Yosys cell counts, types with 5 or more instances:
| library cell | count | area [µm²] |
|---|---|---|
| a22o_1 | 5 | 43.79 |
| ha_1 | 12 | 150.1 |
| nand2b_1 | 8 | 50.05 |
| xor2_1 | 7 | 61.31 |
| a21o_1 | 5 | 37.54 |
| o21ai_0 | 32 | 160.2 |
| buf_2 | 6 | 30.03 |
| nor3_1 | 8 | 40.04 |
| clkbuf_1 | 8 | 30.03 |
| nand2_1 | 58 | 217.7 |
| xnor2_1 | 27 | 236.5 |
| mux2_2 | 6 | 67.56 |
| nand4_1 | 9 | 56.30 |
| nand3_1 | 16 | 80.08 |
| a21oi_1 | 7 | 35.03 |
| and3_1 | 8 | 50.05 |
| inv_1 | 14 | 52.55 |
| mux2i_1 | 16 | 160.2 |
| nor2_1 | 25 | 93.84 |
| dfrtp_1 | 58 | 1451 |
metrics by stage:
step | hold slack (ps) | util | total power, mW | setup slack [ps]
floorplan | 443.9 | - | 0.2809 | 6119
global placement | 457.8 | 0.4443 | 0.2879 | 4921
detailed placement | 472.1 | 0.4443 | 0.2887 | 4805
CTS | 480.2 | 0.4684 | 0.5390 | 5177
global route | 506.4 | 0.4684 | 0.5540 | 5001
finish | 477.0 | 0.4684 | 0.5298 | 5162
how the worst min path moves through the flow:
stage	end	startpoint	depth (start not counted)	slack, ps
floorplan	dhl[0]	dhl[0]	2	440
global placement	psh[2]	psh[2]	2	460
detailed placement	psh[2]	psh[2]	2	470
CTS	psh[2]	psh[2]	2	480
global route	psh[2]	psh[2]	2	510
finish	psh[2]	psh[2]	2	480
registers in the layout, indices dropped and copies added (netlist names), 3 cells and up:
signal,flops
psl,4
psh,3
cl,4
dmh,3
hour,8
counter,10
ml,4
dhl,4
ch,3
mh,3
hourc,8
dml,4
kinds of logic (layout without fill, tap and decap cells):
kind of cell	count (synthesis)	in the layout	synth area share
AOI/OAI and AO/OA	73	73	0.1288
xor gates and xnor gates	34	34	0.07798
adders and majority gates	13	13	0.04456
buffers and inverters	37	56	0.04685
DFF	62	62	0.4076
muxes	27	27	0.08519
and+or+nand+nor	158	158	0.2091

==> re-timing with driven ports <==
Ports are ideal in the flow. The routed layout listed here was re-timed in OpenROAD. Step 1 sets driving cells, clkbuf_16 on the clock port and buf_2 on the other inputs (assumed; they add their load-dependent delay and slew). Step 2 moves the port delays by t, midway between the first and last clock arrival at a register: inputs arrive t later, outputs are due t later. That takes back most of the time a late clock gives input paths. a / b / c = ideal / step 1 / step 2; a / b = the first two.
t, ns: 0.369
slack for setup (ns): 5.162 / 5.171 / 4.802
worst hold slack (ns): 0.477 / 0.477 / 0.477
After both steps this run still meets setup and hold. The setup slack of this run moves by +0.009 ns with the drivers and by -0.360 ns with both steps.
What follows belongs to an exercise in optimizing a design on an open flow for small area and a short achievable clock period; a production flow would make more cautious choices.
Function was checked by simulation only, so behaviour that the tests miss may differ from the original.
Power and IR drop assume default switching activity.

==> flow/design.v, too long to show whole: its modules and the start of the top module <==
// module alu_design: 1067 lines
module alu_design #(parameter W = 16, parameter N = 4) (
  clock, reset, CE, INP_valid, MODE, CMD, OPA, OPB, CIN, ERR, RES, OV, COUT, G, L, E);
  // ...
==> flow/run.sh <==
#!/bin/bash
# synth_recipe.tcl (not shown) runs the flow's synth.tcl, then flattens the netlist and writes it again
# the make line also repeats each setting of config.mk as NAME=value (left out here)
make -C /OpenROAD-flow-scripts/flow DESIGN_CONFIG=/design/flow/config.mk WORK_HOME=/design/flow/orfs CLKGATE_MAP_FILE= SYNTH_SCRIPT=/design/flow/synth_recipe.tcl finish
==> flow/config.mk <==
export PLATFORM = sky130hd
export DESIGN_NAME = alu_design
export DESIGN_NICKNAME = alu_design
export VERILOG_FILES = /design/flow/design.v
export SDC_FILE = /design/flow/constraint.sdc
export NUM_CORES = 4
export LEC_CHECK = 0
export CAP_MARGIN = 20
export CORE_MARGIN = 2
export CORE_UTILIZATION = 65
export PLACE_DENSITY = 0.75
export SETUP_SLACK_MARGIN = 2.5
export SLEW_MARGIN = 20
==> flow/constraint.sdc <==
create_clock -name core_clock -period 8.3 [get_ports {clock}]
set_input_delay 1.6600 -clock core_clock [delete_from_list [all_inputs] [get_ports {clock}]]
set_output_delay 1.6600 -clock core_clock [all_outputs]
set_load 0.01 [all_outputs]
Background: an optimization exercise with open tools, aiming at small area and a short achievable clock period. Do not read the settings as production practice.
In this exercise RTL edits were held to simulation tests only and were not proved equivalent to the original.
Power figures rest on the tool's default switching activity, not on a simulated workload.

// fir_gen
module fir_gen (input clk, input reset, input Load_x,
    input signed [7:0] x_in, input signed [7:0] c_in, output signed [7:0] y_out);
Size in the first run: ~620 cells after synthesis, roughly 27 I/O pins, about 7600 um^2 of cells after synthesis.
clock: 5.5 ns
lec_check: 0
cap_margin: 20
core_margin: 2
core_utilization: 40
setup_slack_margin: 2.5
slew_margin: 20
synth_hierarchical: 1
synth_minimum_keep_size: 0
standard.sh (not shown) runs the stock make flow with config.mk's settings and CLKGATE_MAP_FILE= SYNTH_SCRIPT=/design/flow/synth_recipe.tcl, a recipe that flattens the netlist after the stock synthesis.
==> flow/flow/run.sh <==
#!/bin/bash
# Own layout flow: the standard flow (standard.sh), with two changes after synthesis:
#  - the input and output port buffers are buf_1 cells (buffer_ports -buffer_cell)
#  - clock tree synthesis without dummy loads, clkbuf_4/8 below the root buffer
# Each step's full output goes to its own log file in this folder.
set -euo pipefail
bash standard.sh synth > synth.log 2>&1
export BUFFER_PORTS_ARGS="-buffer_cell sky130_fd_sc_hd__buf_1"
export CTS_ARGS="-sink_clustering_enable -repair_clock_nets -dont_use_dummy_load -root_buf sky130_fd_sc_hd__clkbuf_16 -buf_list {sky130_fd_sc_hd__clkbuf_4 sky130_fd_sc_hd__clkbuf_8}"
bash standard.sh floorplan > floorplan.log 2>&1
bash standard.sh place > place.log 2>&1
bash standard.sh cts > cts.log 2>&1
bash standard.sh route > route.log 2>&1
bash standard.sh finish > finish.log 2>&1
test -f out/final.def
The starting point completed with no timing, DRC or antenna violations.
Next try:
==> flow/run.sh (new file) <==
#!/bin/bash
# synth_recipe.tcl (not shown) runs the flow's synth.tcl, then flattens the netlist and writes it again
# the make line also repeats each setting of config.mk as NAME=value (left out here)
make -C /OpenROAD-flow-scripts/flow DESIGN_CONFIG=/design/flow/config.mk WORK_HOME=/design/flow/orfs CLKGATE_MAP_FILE= SYNTH_SCRIPT=/design/flow/synth_recipe.tcl finish
--- a/flow/config.mk
+++ b/flow/config.mk
@@ -8,6 +8,6 @@
 export CAP_MARGIN = 20
 export CORE_MARGIN = 2
-export CORE_UTILIZATION = 40
-export SETUP_SLACK_MARGIN = 2.5
+export CORE_UTILIZATION = 60
+export SETUP_SLACK_MARGIN = 2.7
 export SLEW_MARGIN = 20
 export SYNTH_HIERARCHICAL = 1
removed: flow/flow/run.sh
removed: flow/standard.sh
Outcome:
- count of clock-buffer cells in the layout came out higher by 4
- cell area came out higher by a little under a tenth
- synthesized area does not change
- routed wire length came out higher by a little under a tenth
- via count came out higher by a few percent
- hold slack improved by 0.0034 ns
- utilization came out higher by 26 points
- flip-flop and latch count stays the same
Next try:
==> flow/flow/run.sh (new file) <==
#!/bin/bash
# Own layout flow: the standard flow (standard.sh), with two changes after synthesis:
#  - the input and output port buffers are buf_1 cells (buffer_ports -buffer_cell)
#  - clock tree synthesis without dummy loads
# Each step's full output goes to its own log file in this folder.
set -euo pipefail
bash standard.sh synth > synth.log 2>&1
export BUFFER_PORTS_ARGS="-buffer_cell sky130_fd_sc_hd__buf_1"
export CTS_ARGS="-sink_clustering_enable -repair_clock_nets -dont_use_dummy_load"
bash standard.sh floorplan > floorplan.log 2>&1
bash standard.sh place > place.log 2>&1
bash standard.sh cts > cts.log 2>&1
bash standard.sh route > route.log 2>&1
bash standard.sh finish > finish.log 2>&1
test -f out/final.def
==> flow/standard.sh (new file) <==
#!/bin/bash
# synth_recipe.tcl (not shown) runs the flow's synth.tcl, then flattens the netlist and writes it again
# the make line also repeats each setting of config.mk as NAME=value (left out here)
make -C /OpenROAD-flow-scripts/flow DESIGN_CONFIG=/design/flow/config.mk WORK_HOME=/design/flow/orfs CLKGATE_MAP_FILE= SYNTH_SCRIPT=/design/flow/synth_recipe.tcl "${@:-finish}"
--- a/flow/config.mk
+++ b/flow/config.mk
@@ -8,6 +8,7 @@
 export CAP_MARGIN = 20
 export CORE_MARGIN = 2
-export CORE_UTILIZATION = 60
-export SETUP_SLACK_MARGIN = 2.7
+export CORE_UTILIZATION = 40
+export GPL_TIMING_DRIVEN = 1
+export SETUP_SLACK_MARGIN = 2.5
 export SLEW_MARGIN = 20
 export SYNTH_HIERARCHICAL = 1
removed: flow/run.sh
Effect:
- final area decreases by 6.7%
- power decreases by 8.2%
- non-clock buffer count is lower by 26
- sequential share of layout area goes up by 2.1 points
- sequential power stays flat
- global-route usage drops by 10 points
- routed wire length goes down by 7.8%
- sequential cell count does not change
- count of clock-buffer cells in the layout drops by 4
Next try:
--- a/flow/config.mk
+++ b/flow/config.mk
@@ -8,6 +8,5 @@
 export CAP_MARGIN = 20
 export CORE_MARGIN = 2
-export CORE_UTILIZATION = 40
-export GPL_TIMING_DRIVEN = 1
+export CORE_UTILIZATION = 50
 export SETUP_SLACK_MARGIN = 2.5
 export SLEW_MARGIN = 20
Power came out higher by 0.77%. Die area came out lower by 19%. Design area came out lower by 0.37%. Worst setup slack gets better by 0.0037 ns. Synthesized area stays the same. Global-route usage came out higher by 3.7 points. Synthesized cell count stays the same. Hold slack gets better by 0.0059 ns. Combinational power came out higher by about 1%.
Next try:
--- a/flow/config.mk
+++ b/flow/config.mk
@@ -8,6 +8,6 @@
 export CAP_MARGIN = 20
 export CORE_MARGIN = 2
-export CORE_UTILIZATION = 50
-export SETUP_SLACK_MARGIN = 2.5
+export CORE_UTILIZATION = 40
+export SETUP_SLACK_MARGIN = 2.7
 export SLEW_MARGIN = 20
 export SYNTH_HIERARCHICAL = 1
What happened: The new run went through all stages and came out clean. Power goes up by a few percent. Design area grows by a few percent. Global-route usage came out lower by 3.2 points. Non-clock buffer count came out higher by 18. Sequential cell count stays the same.
Next try:
==> flow/run.sh (new file) <==
#!/bin/bash
# synth_recipe.tcl (not shown) runs the flow's synth.tcl, then flattens the netlist and writes it again
# the make line also repeats each setting of config.mk as NAME=value (left out here)
make -C /OpenROAD-flow-scripts/flow DESIGN_CONFIG=/design/flow/config.mk WORK_HOME=/design/flow/orfs CLKGATE_MAP_FILE= SYNTH_SCRIPT=/design/flow/synth_recipe.tcl finish
--- a/flow/config.mk
+++ b/flow/config.mk
@@ -9,5 +9,5 @@
 export CORE_MARGIN = 2
 export CORE_UTILIZATION = 40
-export SETUP_SLACK_MARGIN = 2.7
+export SETUP_SLACK_MARGIN = 2.5
 export SLEW_MARGIN = 20
 export SYNTH_HIERARCHICAL = 1
removed: flow/flow/run.sh
removed: flow/standard.sh
Clock-buffer cell count grows by 5.
Setup slack is worse by 0.14 ns.
Die area is unchanged.
Non-clock buffer count drops by 23.
Area after synthesis is unchanged.
Synthesized cell count stays the same.
Cell area fell by 1.8%.
Global-route usage increases by 0.10 points.
Wire length stays flat.

==> what the ideal ports hide <==
In the flow no input, the clock included, has a driving cell. The finished layouts below were timed again as built, in two steps.
Step 1 sets driving cells, clkbuf_16 on the clock port and buf_2 on the other inputs (assumed; they add their load-dependent delay and slew).
Step 2 times the ports against the registers' clock, not the clock port: input delays grow and output delays shrink by t, the midpoint of the rising clock arrivals with the driver on.
Slacks: no drivers / after step 1 / after step 2; pairs: no drivers / after step 1.
run | shift t [ns] | slack for setup (ns) | hold WS [ns] | cell pins on the clock port's net
the first run | 0.390 | 2.553 / 2.536 / 2.448 | 0.483 / 0.483 / 0.483 | 1
the second run | 0.395 | 2.566 / 2.526 / 2.477 | 0.487 / 0.487 / 0.487 | 1
the third run | 0.390 | 2.553 / 2.536 / 2.448 | 0.483 / 0.483 / 0.483 | 1
the fourth run | 0.385 | 2.557 / 2.540 / 2.401 | 0.489 / 0.489 / 0.489 | 1
the fifth run | 0.389 | 2.564 / 2.523 / 2.425 | 0.494 / 0.494 / 0.494 | 1
the sixth run | 0.392 | 2.427 / 2.383 / 2.240 | 0.490 / 0.490 / 0.490 | 1
After both steps every run listed still meets setup and hold. For the sixth run, which loses most, drivers alone change the setup slack by -0.044 ns; drivers and shift together by -0.187 ns.
This design comes from an exercise in tuning for a short achievable clock period and few clock cycles on the open sky130 flow, not from production work. The RTL was checked by simulation tests, not by an equivalence proof against the original design. Power figures rest on the tool's default switching activity, not on a simulated workload.

==> design.v <==
module core (
    input  logic CLK, RST_N,
    input  logic Empty, Full,
    input  logic [7:0] fifo_data_out,
    output logic RE_fifo, WE_fifo,
    output logic [7:0] fifo_data_in
);
    function automatic logic [31:0] rom(input logic [5:0] a);
        case (a)
            6'd0:  rom = 32'h3fc00493;
            6'd1:  rom = 32'h0004a183;
            6'd2:  rom = 32'h0004a203;
            6'd3:  rom = 32'h0004a283;
            6'd4:  rom = 32'h0004a303;
            6'd5:  rom = 32'h00821213;
            6'd6:  rom = 32'h004181b3;
            6'd7:  rom = 32'h01029293;
            6'd8:  rom = 32'h005181b3;
            6'd9:  rom = 32'h01831313;
            6'd10: rom = 32'h006181b3;
            6'd11: rom = 32'h00000413;
            6'd12: rom = 32'h0004a203;
            6'd13: rom = 32'h0004a283;
            6'd14: rom = 32'h0004a303;
            6'd15: rom = 32'h0004a383;
            6'd16: rom = 32'h00829293;
            6'd17: rom = 32'h00520233;
            6'd18: rom = 32'h01031313;
            6'd19: rom = 32'h00620233;
            6'd20: rom = 32'h01839393;
            6'd21: rom = 32'h00720233;
            6'd22: rom = 32'h10442023;
            6'd23: rom = 32'h00440413;
            6'd24: rom = 32'hfc8198e3;
            6'd25: rom = 32'h00000213;
            6'd26: rom = 32'h00000293;
            6'd27: rom = 32'h00000313;
            6'd28: rom = 32'h00000393;
            6'd29: rom = 32'h00000413;
            6'd30: rom = 32'h00000493;
            6'd31: rom = 32'h0840006f;
            default: rom = 32'h00000000;
        endcase
    endfunction
    logic [31:0] imem [0:63];    
    logic [31:0] dmem [0:31];    
    logic [31:0] rf   [1:31];    
    logic       lre_q;           
    logic       lgot_q;          
    logic [8:0] pcnt_q;          
    logic [8:0] rcnt_q;          
    logic [8:0] nlen_q;          
    logic       pdone;           
    logic       ldone;           
    logic       lpop;
    logic [8:0] pcnt_n;
    logic [9:0] lim;
    assign pdone  = ~lre_q;
    assign ldone  = ~lre_q & ~lgot_q;
    assign lpop   = lre_q & ~Empty;
    assign pcnt_n = pcnt_q + {8'd0, lpop};
    assign lim    = {1'b0, nlen_q} + 10'd4;
    always_ff @(posedge CLK or negedge RST_N) begin
        if (!RST_N) begin
            lre_q  <= 1'b1;
            lgot_q <= 1'b0;
            pcnt_q <= 9'd0;
            rcnt_q <= 9'd0;
            nlen_q <= 9'd0;
        end else begin
            lgot_q <= lpop;
            pcnt_q <= pcnt_n;
            if (lre_q)
                lre_q <= (pcnt_n < 9'd8) || ({1'b0, pcnt_n} < lim);
            if (lgot_q) begin
                rcnt_q <= rcnt_q + 9'd1;
                if (rcnt_q == 9'd0) nlen_q[7:0] <= fifo_data_out;
                if (rcnt_q == 9'd1) nlen_q[8]   <= fifo_data_out[0];
            end
        end
    end
    logic [6:0]  pc_q;           
    logic [31:0] iw;
    logic        fv;             
    assign iw = pc_q[6] ? imem[pc_q[5:0]] : rom(pc_q[5:0]);
    assign fv = ~pc_q[6] | ldone | ({2'b00, pc_q[5:0]} + 8'd1 < {1'b0, rcnt_q[8:2]});
    logic       f_jal, f_br, f_pred;
    logic [6:0] f_off, f_tgt, f_next;
    assign f_jal  = (iw[6:2] == 5'b11011);
    assign f_br   = (iw[6:2] == 5'b11000);
    assign f_pred = f_jal | (f_br & iw[31]);
    assign f_off  = f_jal ? iw[28:22] : {iw[28:25], iw[11:9]};
    assign f_tgt  = pc_q + f_off;
    assign f_next = f_pred ? f_tgt : pc_q + 7'd1;
    logic        id_v, id_pred;
    logic [31:0] id_ir;
    logic [6:0]  id_pc, id_tgt;
    logic [4:0] opc;
    logic [2:0] f3;
    logic [4:0] rs1, rs2, rd;
    assign opc = id_ir[6:2];
    assign f3  = id_ir[14:12];
    assign rs1 = id_ir[19:15];
    assign rs2 = id_ir[24:20];
    assign rd  = id_ir[11:7];
    logic d_lui, d_auipc, d_jal, d_jalr, d_br, d_ld, d_st, d_opi, d_op;
    assign d_lui   = (opc == 5'b01101);
    assign d_auipc = (opc == 5'b00101);
    assign d_jal   = (opc == 5'b11011);
    assign d_jalr  = (opc == 5'b11001);
    assign d_br    = (opc == 5'b11000);
    assign d_ld    = (opc == 5'b00000);
    assign d_st    = (opc == 5'b01000);
    assign d_opi   = (opc == 5'b00100);
    assign d_op    = (opc == 5'b01100);
    logic [31:0] imm_i, imm_s, imm_u;
    assign imm_i = {{21{id_ir[31]}}, id_ir[30:20]};
    assign imm_s = {{21{id_ir[31]}}, id_ir[30:25], id_ir[11:7]};
    assign imm_u = {id_ir[31:12], 12'd0};
    logic        ex_fwd;
    logic [4:0]  ex_rd;
    logic [31:0] ex_res;
    logic [31:0] r1, r2;
    always_comb begin
        r1 = (rs1 == 5'd0) ? 32'd0 : rf[rs1];
        r2 = (rs2 == 5'd0) ? 32'd0 : rf[rs2];
        if (ex_fwd && ex_rd == rs1) r1 = ex_res;
        if (ex_fwd && ex_rd == rs2) r2 = ex_res;
    end
    logic [9:0] maddr;
    assign maddr = r1[9:0] + (d_st ? imm_s[9:0] : imm_i[9:0]);
    logic c_sub;
    logic s_add, s_slt, s_sltu, s_sll, s_sr, s_xor, s_or, s_and;
    logic alu_rr;
    assign alu_rr = d_op | d_opi;
    always_comb begin
        s_add  = d_lui | d_auipc | (alu_rr & f3 == 3'b000);
        s_slt  = alu_rr & (f3 == 3'b010);
        s_sltu = alu_rr & (f3 == 3'b011);
        s_xor  = alu_rr & (f3 == 3'b100);
        s_or   = alu_rr & (f3 == 3'b110);
        s_and  = alu_rr & (f3 == 3'b111);
        s_sll  = alu_rr & (f3 == 3'b001);
        s_sr   = alu_rr & (f3 == 3'b101);
        c_sub  = d_br | s_slt | s_sltu | (d_op & f3 == 3'b000 & id_ir[30]);
    end
    logic [31:0] a_n, b_n;
    assign a_n = d_lui ? 32'd0 : d_auipc ? {23'd0, id_pc, 2'b00} : r1;
    assign b_n = (d_op | d_br) ? r2 :
                 (d_lui | d_auipc) ? imm_u :
                 d_st ? imm_s : imm_i;
    logic        ex_v, ex_wen, ex_br, ex_pred, ex_jalr, ex_ld, ex_st, ex_sub, ex_sra;
    logic        ex_add, ex_slt, ex_sltu, ex_sll, ex_sr, ex_xor, ex_or, ex_and, ex_link;
    logic        ex_uart, ex_dm, ex_im;
    logic [5:0]  ex_idx;
    logic [2:0]  ex_f3;
    logic [6:0]  ex_tgt;
    logic [7:0]  ex_pcn;
    logic [31:0] ex_a, ex_b, ex_sd;
    logic        cgot_q;         
    logic [31:0] bx, sum, sll_r, sr_r;
    logic [32:0] sum33;
    logic        eq, lts, ltu, cond, taken;
    assign bx    = ex_sub ? ~ex_b : ex_b;
    assign sum33 = {1'b0, ex_a} + {1'b0, bx} + {32'd0, ex_sub};
    assign sum   = sum33[31:0];
    assign ltu   = ~sum33[32];
    assign lts   = (ex_a[31] ^ ex_b[31]) ? ex_a[31] : sum[31];
    assign eq    = (ex_a == ex_b);
    assign sll_r = ex_a << ex_b[4:0];
    assign sr_r  = 32'($signed({ex_sra & ex_a[31], ex_a}) >>> ex_b[4:0]);
    assign cond  = ex_f3[2] ? (ex_f3[1] ? ltu : lts) : eq;
    assign taken = cond ^ ex_f3[0];
    logic [31:0] ld_val;
    assign ld_val = ex_uart ? {24'd0, fifo_data_out} : dmem[ex_idx[4:0]];
    always_comb begin
        ex_res = 32'd0;
        if (ex_add)  ex_res = ex_res | sum;
        if (ex_slt)  ex_res = ex_res | {31'd0, lts};
        if (ex_sltu) ex_res = ex_res | {31'd0, ltu};
        if (ex_sll)  ex_res = ex_res | sll_r;
        if (ex_sr)   ex_res = ex_res | sr_r;
        if (ex_xor)  ex_res = ex_res | (ex_a ^ ex_b);
        if (ex_or)   ex_res = ex_res | (ex_a | ex_b);
        if (ex_and)  ex_res = ex_res | (ex_a & ex_b);
        if (ex_link) ex_res = ex_res | {22'd0, ex_pcn, 2'b00};
        if (ex_ld)   ex_res = ex_res | ld_val;
    end
    localparam int QD = 8;
    logic [7:0] oq [0:QD-1];
    logic [3:0] oq_cnt;
    logic       oq_ne, oq_full, oq_pop, oq_push, wr_direct;
    logic u_rd, u_wr, ex_stall, adv, redirect;
    logic [6:0] rtgt;
    assign u_rd      = ex_v & ex_ld & ex_uart;
    assign u_wr      = ex_v & ex_st & ex_uart;
    assign oq_ne     = (oq_cnt != 4'd0);
    assign oq_full   = (oq_cnt == 4'(QD));
    assign oq_pop    = pdone & oq_ne & ~Full;
    assign wr_direct = u_wr & pdone & ~oq_ne & ~Full;
    assign oq_push   = u_wr & ~wr_direct & ~oq_full;
    assign ex_stall  = (u_rd & ~cgot_q) | (u_wr & oq_full) | (ex_v & ex_st & ex_im & ~ldone);
    assign adv       = ~ex_stall;
    assign ex_fwd    = ex_v & ex_wen;
    assign redirect  = ex_v & (ex_jalr | (ex_br & (taken ^ ex_pred)));
    assign rtgt      = ex_jalr ? sum[8:2] : taken ? ex_tgt : ex_pcn[6:0];
    assign RE_fifo      = lre_q | (u_rd & ~cgot_q & pdone & ~oq_ne);
    assign WE_fifo      = oq_pop | wr_direct;
    assign fifo_data_in = oq_ne ? oq[0] : ex_sd[7:0];
    always_ff @(posedge CLK or negedge RST_N) begin
        if (!RST_N) begin
            cgot_q <= 1'b0;
            oq_cnt <= 4'd0;
        end else begin
            cgot_q <= u_rd & ~cgot_q & pdone & ~oq_ne & ~Empty;
            oq_cnt <= oq_cnt + {3'd0, oq_push} - {3'd0, oq_pop};
        end
    end
    always_ff @(posedge CLK) begin
        for (int i = 0; i < QD; i++) begin
            if (oq_push && 4'(i) == oq_cnt - {3'd0, oq_pop})
                oq[i] <= ex_sd[7:0];
            else if (oq_pop && i < QD - 1)
                oq[i] <= oq[i + 1];
        end
    end
    always_ff @(posedge CLK or negedge RST_N) begin
        if (!RST_N) begin
            pc_q    <= 7'h40;
            id_v    <= 1'b0;
            id_pred <= 1'b0;
            id_ir   <= 32'd0;
            id_pc   <= 7'd0;
            id_tgt  <= 7'd0;
        end else if (adv) begin
            if (redirect) begin
                pc_q <= rtgt;
                id_v <= 1'b0;
            end else if (fv) begin
                pc_q <= f_next;
                id_v <= 1'b1;
            end else begin
                id_v <= 1'b0;
            end
            id_pred <= f_pred;
            id_ir   <= iw;
            id_pc   <= pc_q;
            id_tgt  <= f_tgt;
        end
    end
    always_ff @(posedge CLK or negedge RST_N) begin
        if (!RST_N) begin
            ex_v    <= 1'b0;
            ex_wen  <= 1'b0;
            ex_br   <= 1'b0;
            ex_pred <= 1'b0;
            ex_jalr <= 1'b0;
            ex_ld   <= 1'b0;
            ex_st   <= 1'b0;
            ex_sub  <= 1'b0;
            ex_sra  <= 1'b0;
            ex_add  <= 1'b0;
            ex_slt  <= 1'b0;
            ex_sltu <= 1'b0;
            ex_sll  <= 1'b0;
            ex_sr   <= 1'b0;
            ex_xor  <= 1'b0;
            ex_or   <= 1'b0;
            ex_and  <= 1'b0;
            ex_link <= 1'b0;
            ex_uart <= 1'b0;
            ex_dm   <= 1'b0;
            ex_im   <= 1'b0;
            ex_idx  <= 6'd0;
            ex_f3   <= 3'd0;
            ex_rd   <= 5'd0;
            ex_tgt  <= 7'd0;
            ex_pcn  <= 8'd0;
            ex_a    <= 32'd0;
            ex_b    <= 32'd0;
            ex_sd   <= 32'd0;
        end else if (adv) begin
            ex_v    <= id_v & ~redirect;
            ex_wen  <= (d_lui | d_auipc | d_jal | d_jalr | d_ld | d_opi | d_op) & (rd != 5'd0);
            ex_br   <= d_br;
            ex_pred <= id_pred;
            ex_jalr <= d_jalr;
            ex_ld   <= d_ld;
            ex_st   <= d_st;
            ex_sub  <= c_sub;
            ex_sra  <= id_ir[30];
            ex_add  <= s_add;
            ex_slt  <= s_slt;
            ex_sltu <= s_sltu;
            ex_sll  <= s_sll;
            ex_sr   <= s_sr;
            ex_xor  <= s_xor;
            ex_or   <= s_or;
            ex_and  <= s_and;
            ex_link <= d_jal | d_jalr;
            ex_uart <= (maddr[9:2] == 8'hff);
            ex_dm   <= maddr[9] & (maddr[9:2] != 8'hff);
            ex_im   <= (maddr[9:8] == 2'b01);
            ex_idx  <= maddr[7:2];
            ex_f3   <= f3;
            ex_rd   <= rd;
            ex_tgt  <= id_tgt;
            ex_pcn  <= {1'b0, id_pc} + 8'd1;
            ex_a    <= a_n;
            ex_b    <= b_n;
            ex_sd   <= r2;
        end
    end
    logic rf_we;
    assign rf_we = ex_fwd & adv;
    always_ff @(posedge CLK or negedge RST_N) begin
        if (!RST_N) begin
            for (int i = 1; i < 32; i++)
                rf[i] <= (i == 2) ? 32'd1016 : 32'd0;
        end else begin
            if (rf_we)
                rf[ex_rd] <= ex_res;
            if (lgot_q && rcnt_q[8:2] == 7'd0)
                rf[3][8*rcnt_q[1:0] +: 8] <= fifo_data_out;
        end
    end
    logic [5:0] lw_idx;
    assign lw_idx = rcnt_q[7:2] - 6'd1;
    always_ff @(posedge CLK) begin
        if (lgot_q && rcnt_q[8:2] != 7'd0)
            imem[lw_idx][8*rcnt_q[1:0] +: 8] <= fifo_data_out;
        else if (ex_v && ex_st && ex_im && ldone)
            imem[ex_idx] <= ex_sd;
    end
    always_ff @(posedge CLK) begin
        if (ex_v && ex_st && ex_dm)
            dmem[ex_idx[4:0]] <= ex_sd;
    end
endmodule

-------

Task brief>
Going down from the first line of the entries above, restate each line word for word until the line holding "16 | 80.08 |" is done.

Your solution>
Yosys cell counts, types with 5 or more instances:
| library cell | count | area [µm²] |
|---|---|---|
| a22o_1 | 5 | 43.79 |
| ha_1 | 12 | 150.1 |
| nand2b_1 | 8 | 50.05 |
| xor2_1 | 7 | 61.31 |
| a21o_1 | 5 | 37.54 |
| o21ai_0 | 32 | 160.2 |
| buf_2 | 6 | 30.03 |
| nor3_1 | 8 | 40.04 |
| clkbuf_1 | 8 | 30.03 |
| nand2_1 | 58 | 217.7 |
| xnor2_1 | 27 | 236.5 |
| mux2_2 | 6 | 67.56 |
| nand4_1 | 9 | 56.30 |
| nand3_1 | 16 | 80.08 |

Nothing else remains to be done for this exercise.